Stored items from a collection

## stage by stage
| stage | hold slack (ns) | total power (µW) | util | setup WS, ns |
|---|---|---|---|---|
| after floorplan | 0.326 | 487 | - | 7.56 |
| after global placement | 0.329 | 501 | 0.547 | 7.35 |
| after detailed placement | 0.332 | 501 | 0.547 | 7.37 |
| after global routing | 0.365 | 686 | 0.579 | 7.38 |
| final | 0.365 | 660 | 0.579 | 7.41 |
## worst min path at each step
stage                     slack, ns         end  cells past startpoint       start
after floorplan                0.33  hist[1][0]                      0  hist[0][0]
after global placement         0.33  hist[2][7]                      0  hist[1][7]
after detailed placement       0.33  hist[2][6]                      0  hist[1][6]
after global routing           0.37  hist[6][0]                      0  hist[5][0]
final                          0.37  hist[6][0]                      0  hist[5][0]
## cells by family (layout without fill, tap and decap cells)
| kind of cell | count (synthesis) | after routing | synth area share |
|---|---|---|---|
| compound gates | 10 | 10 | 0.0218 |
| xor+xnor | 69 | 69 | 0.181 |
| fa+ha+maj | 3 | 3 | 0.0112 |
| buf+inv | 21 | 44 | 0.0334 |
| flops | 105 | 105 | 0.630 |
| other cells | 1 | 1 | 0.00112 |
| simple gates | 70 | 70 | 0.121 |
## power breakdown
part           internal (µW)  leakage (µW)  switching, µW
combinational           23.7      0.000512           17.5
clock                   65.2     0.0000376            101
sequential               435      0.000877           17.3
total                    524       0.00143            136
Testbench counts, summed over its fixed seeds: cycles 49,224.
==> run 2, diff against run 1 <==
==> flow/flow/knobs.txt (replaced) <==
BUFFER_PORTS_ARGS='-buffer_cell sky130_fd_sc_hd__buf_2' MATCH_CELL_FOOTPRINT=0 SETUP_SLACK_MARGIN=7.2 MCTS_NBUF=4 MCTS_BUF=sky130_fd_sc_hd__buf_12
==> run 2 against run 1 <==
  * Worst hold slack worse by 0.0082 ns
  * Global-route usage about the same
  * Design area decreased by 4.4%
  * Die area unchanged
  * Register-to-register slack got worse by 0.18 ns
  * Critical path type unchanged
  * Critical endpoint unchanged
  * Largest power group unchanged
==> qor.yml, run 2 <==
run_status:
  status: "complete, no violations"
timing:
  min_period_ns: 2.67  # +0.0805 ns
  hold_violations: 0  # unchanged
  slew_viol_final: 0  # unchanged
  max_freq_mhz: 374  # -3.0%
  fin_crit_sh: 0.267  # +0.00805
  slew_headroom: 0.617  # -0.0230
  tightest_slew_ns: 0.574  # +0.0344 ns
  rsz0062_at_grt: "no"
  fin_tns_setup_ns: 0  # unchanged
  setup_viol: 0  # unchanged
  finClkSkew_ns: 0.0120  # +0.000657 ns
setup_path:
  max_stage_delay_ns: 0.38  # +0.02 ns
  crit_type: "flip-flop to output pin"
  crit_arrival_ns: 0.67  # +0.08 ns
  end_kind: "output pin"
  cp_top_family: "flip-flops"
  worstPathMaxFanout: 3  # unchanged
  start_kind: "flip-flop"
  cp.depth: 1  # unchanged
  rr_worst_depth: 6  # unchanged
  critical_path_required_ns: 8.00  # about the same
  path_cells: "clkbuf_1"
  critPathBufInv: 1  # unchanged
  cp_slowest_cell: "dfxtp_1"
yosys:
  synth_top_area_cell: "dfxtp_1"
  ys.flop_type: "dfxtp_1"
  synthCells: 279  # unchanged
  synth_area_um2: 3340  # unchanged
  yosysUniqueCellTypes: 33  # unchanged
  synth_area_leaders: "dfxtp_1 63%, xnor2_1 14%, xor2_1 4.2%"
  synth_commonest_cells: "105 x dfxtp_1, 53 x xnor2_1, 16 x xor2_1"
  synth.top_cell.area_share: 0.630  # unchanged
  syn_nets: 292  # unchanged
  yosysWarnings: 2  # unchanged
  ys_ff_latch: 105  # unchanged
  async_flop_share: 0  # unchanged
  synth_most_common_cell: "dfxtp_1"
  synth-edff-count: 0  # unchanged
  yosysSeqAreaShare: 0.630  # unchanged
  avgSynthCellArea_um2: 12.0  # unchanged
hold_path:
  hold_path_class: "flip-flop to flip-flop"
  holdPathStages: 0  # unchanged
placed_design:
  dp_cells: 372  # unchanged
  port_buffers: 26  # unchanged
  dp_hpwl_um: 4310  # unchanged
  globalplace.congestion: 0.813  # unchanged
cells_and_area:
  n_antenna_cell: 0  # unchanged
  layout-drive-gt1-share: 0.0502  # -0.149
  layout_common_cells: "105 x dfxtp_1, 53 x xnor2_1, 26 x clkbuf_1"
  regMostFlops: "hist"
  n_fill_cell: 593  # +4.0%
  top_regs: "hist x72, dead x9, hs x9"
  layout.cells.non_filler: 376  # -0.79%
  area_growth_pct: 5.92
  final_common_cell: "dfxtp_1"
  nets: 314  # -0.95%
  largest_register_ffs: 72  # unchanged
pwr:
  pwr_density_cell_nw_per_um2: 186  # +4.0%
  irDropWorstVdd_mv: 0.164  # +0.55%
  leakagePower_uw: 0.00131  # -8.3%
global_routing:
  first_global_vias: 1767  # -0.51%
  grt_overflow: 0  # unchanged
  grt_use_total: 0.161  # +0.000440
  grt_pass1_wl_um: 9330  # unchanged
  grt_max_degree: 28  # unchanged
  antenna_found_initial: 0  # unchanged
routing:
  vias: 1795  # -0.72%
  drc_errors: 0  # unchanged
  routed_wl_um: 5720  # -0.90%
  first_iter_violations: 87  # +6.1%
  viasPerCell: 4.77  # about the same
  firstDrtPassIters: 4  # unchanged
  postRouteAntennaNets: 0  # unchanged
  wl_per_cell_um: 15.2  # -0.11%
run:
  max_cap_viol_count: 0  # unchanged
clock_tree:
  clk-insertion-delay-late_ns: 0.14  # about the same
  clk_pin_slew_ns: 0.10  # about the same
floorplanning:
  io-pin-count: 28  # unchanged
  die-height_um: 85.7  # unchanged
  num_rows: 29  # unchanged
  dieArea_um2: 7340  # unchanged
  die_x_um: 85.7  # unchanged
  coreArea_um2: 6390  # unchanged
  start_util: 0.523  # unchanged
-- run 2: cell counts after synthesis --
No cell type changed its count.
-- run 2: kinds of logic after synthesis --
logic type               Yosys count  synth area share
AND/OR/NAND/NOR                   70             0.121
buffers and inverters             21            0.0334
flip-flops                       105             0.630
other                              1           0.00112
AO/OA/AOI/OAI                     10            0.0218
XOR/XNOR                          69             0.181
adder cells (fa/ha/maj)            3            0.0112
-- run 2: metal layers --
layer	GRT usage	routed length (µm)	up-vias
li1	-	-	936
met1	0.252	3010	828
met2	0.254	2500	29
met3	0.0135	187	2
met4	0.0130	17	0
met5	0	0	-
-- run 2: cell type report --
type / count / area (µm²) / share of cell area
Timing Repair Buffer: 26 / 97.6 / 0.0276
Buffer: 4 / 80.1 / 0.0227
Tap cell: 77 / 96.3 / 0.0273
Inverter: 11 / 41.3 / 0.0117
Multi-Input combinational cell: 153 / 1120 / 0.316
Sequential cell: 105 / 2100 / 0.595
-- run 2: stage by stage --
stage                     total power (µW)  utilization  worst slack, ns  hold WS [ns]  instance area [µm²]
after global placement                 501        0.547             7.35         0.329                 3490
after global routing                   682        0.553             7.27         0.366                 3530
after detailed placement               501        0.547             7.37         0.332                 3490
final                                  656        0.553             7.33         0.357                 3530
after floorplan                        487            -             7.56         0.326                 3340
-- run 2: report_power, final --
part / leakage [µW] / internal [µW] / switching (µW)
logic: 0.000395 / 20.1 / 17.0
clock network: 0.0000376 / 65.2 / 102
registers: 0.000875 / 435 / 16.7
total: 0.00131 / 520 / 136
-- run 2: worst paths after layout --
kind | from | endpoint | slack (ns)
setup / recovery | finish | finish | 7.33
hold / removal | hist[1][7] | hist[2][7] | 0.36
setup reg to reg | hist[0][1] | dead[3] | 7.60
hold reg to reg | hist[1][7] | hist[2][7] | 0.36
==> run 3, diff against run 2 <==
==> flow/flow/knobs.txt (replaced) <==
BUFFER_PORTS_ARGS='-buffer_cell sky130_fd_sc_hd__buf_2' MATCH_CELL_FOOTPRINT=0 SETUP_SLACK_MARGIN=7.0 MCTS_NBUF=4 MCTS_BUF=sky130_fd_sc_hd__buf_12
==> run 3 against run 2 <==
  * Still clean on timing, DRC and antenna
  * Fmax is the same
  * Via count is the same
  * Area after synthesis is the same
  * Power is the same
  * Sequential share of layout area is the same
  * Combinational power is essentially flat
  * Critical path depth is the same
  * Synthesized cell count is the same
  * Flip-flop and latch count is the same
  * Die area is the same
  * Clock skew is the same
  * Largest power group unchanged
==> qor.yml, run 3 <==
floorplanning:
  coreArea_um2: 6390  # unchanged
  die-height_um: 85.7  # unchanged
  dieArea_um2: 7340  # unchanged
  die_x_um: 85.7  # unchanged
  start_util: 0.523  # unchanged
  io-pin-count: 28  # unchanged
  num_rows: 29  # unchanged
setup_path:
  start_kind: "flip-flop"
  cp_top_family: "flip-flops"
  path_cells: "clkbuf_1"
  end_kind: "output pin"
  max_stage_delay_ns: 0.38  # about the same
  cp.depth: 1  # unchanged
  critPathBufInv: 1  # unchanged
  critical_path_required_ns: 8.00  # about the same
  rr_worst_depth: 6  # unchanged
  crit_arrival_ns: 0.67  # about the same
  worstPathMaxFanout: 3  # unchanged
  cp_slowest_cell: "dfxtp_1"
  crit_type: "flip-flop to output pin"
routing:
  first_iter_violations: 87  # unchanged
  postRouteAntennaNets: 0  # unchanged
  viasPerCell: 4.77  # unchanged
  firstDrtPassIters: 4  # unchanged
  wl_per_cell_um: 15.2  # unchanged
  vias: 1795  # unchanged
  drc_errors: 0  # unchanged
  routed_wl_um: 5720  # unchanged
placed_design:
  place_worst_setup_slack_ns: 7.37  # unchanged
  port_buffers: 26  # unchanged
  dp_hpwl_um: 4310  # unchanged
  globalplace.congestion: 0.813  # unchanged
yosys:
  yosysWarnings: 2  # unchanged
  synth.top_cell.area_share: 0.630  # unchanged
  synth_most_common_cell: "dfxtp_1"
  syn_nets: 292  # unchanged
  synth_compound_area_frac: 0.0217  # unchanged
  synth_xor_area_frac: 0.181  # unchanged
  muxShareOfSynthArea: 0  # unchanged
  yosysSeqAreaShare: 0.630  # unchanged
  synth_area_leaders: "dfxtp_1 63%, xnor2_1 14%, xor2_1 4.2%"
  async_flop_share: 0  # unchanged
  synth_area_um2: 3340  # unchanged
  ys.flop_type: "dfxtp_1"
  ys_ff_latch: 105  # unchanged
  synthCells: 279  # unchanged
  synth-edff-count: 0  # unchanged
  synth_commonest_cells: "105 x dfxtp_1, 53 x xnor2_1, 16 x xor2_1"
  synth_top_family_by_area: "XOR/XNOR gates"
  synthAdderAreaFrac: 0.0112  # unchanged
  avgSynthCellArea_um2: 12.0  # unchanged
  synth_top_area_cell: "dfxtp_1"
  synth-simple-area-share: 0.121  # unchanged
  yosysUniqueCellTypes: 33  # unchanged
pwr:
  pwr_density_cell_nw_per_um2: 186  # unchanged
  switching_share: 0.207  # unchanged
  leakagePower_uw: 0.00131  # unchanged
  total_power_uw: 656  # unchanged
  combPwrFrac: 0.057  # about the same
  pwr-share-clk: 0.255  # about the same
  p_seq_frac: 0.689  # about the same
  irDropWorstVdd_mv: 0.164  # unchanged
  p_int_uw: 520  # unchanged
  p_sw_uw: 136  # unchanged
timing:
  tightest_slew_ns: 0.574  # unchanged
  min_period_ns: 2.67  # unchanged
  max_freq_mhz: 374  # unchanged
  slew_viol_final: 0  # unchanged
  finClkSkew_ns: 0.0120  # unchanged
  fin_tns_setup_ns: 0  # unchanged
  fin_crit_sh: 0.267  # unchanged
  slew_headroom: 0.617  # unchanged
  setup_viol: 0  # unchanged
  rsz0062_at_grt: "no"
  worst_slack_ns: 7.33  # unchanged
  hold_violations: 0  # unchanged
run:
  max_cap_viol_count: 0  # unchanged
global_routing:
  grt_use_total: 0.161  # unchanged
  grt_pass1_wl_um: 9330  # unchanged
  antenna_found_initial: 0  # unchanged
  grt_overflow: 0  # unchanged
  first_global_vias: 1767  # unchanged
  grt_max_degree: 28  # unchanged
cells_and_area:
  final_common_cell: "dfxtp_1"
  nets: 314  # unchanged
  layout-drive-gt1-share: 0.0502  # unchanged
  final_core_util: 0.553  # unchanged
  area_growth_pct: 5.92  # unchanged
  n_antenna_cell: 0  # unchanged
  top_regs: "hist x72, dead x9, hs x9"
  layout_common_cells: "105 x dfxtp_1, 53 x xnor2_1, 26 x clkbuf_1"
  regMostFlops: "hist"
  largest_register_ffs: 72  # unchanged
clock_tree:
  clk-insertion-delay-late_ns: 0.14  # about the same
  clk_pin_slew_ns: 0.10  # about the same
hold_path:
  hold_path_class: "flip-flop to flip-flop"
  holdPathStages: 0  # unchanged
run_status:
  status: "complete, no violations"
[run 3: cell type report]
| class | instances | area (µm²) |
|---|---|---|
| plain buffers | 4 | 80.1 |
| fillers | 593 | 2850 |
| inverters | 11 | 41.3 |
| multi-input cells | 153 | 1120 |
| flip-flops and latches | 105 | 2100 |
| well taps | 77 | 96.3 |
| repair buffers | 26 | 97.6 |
---
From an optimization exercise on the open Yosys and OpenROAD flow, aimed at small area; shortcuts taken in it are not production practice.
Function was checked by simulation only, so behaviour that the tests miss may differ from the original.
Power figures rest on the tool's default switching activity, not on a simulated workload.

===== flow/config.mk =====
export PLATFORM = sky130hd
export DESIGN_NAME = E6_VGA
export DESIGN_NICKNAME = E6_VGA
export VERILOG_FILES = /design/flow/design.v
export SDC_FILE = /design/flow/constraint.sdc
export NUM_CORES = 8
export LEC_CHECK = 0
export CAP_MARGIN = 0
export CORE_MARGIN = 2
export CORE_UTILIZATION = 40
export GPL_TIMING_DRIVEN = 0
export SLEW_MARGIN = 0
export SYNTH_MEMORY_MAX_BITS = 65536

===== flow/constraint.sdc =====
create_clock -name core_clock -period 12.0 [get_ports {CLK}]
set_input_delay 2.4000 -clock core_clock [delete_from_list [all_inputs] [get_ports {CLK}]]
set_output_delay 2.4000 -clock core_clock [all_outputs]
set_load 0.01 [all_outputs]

#### Exercise requirements
Copy out all lines above that include the string "counts".

#### Solution below
Testbench counts, summed over its fixed seeds: cycles 49,224.
-- run 2: cell counts after synthesis --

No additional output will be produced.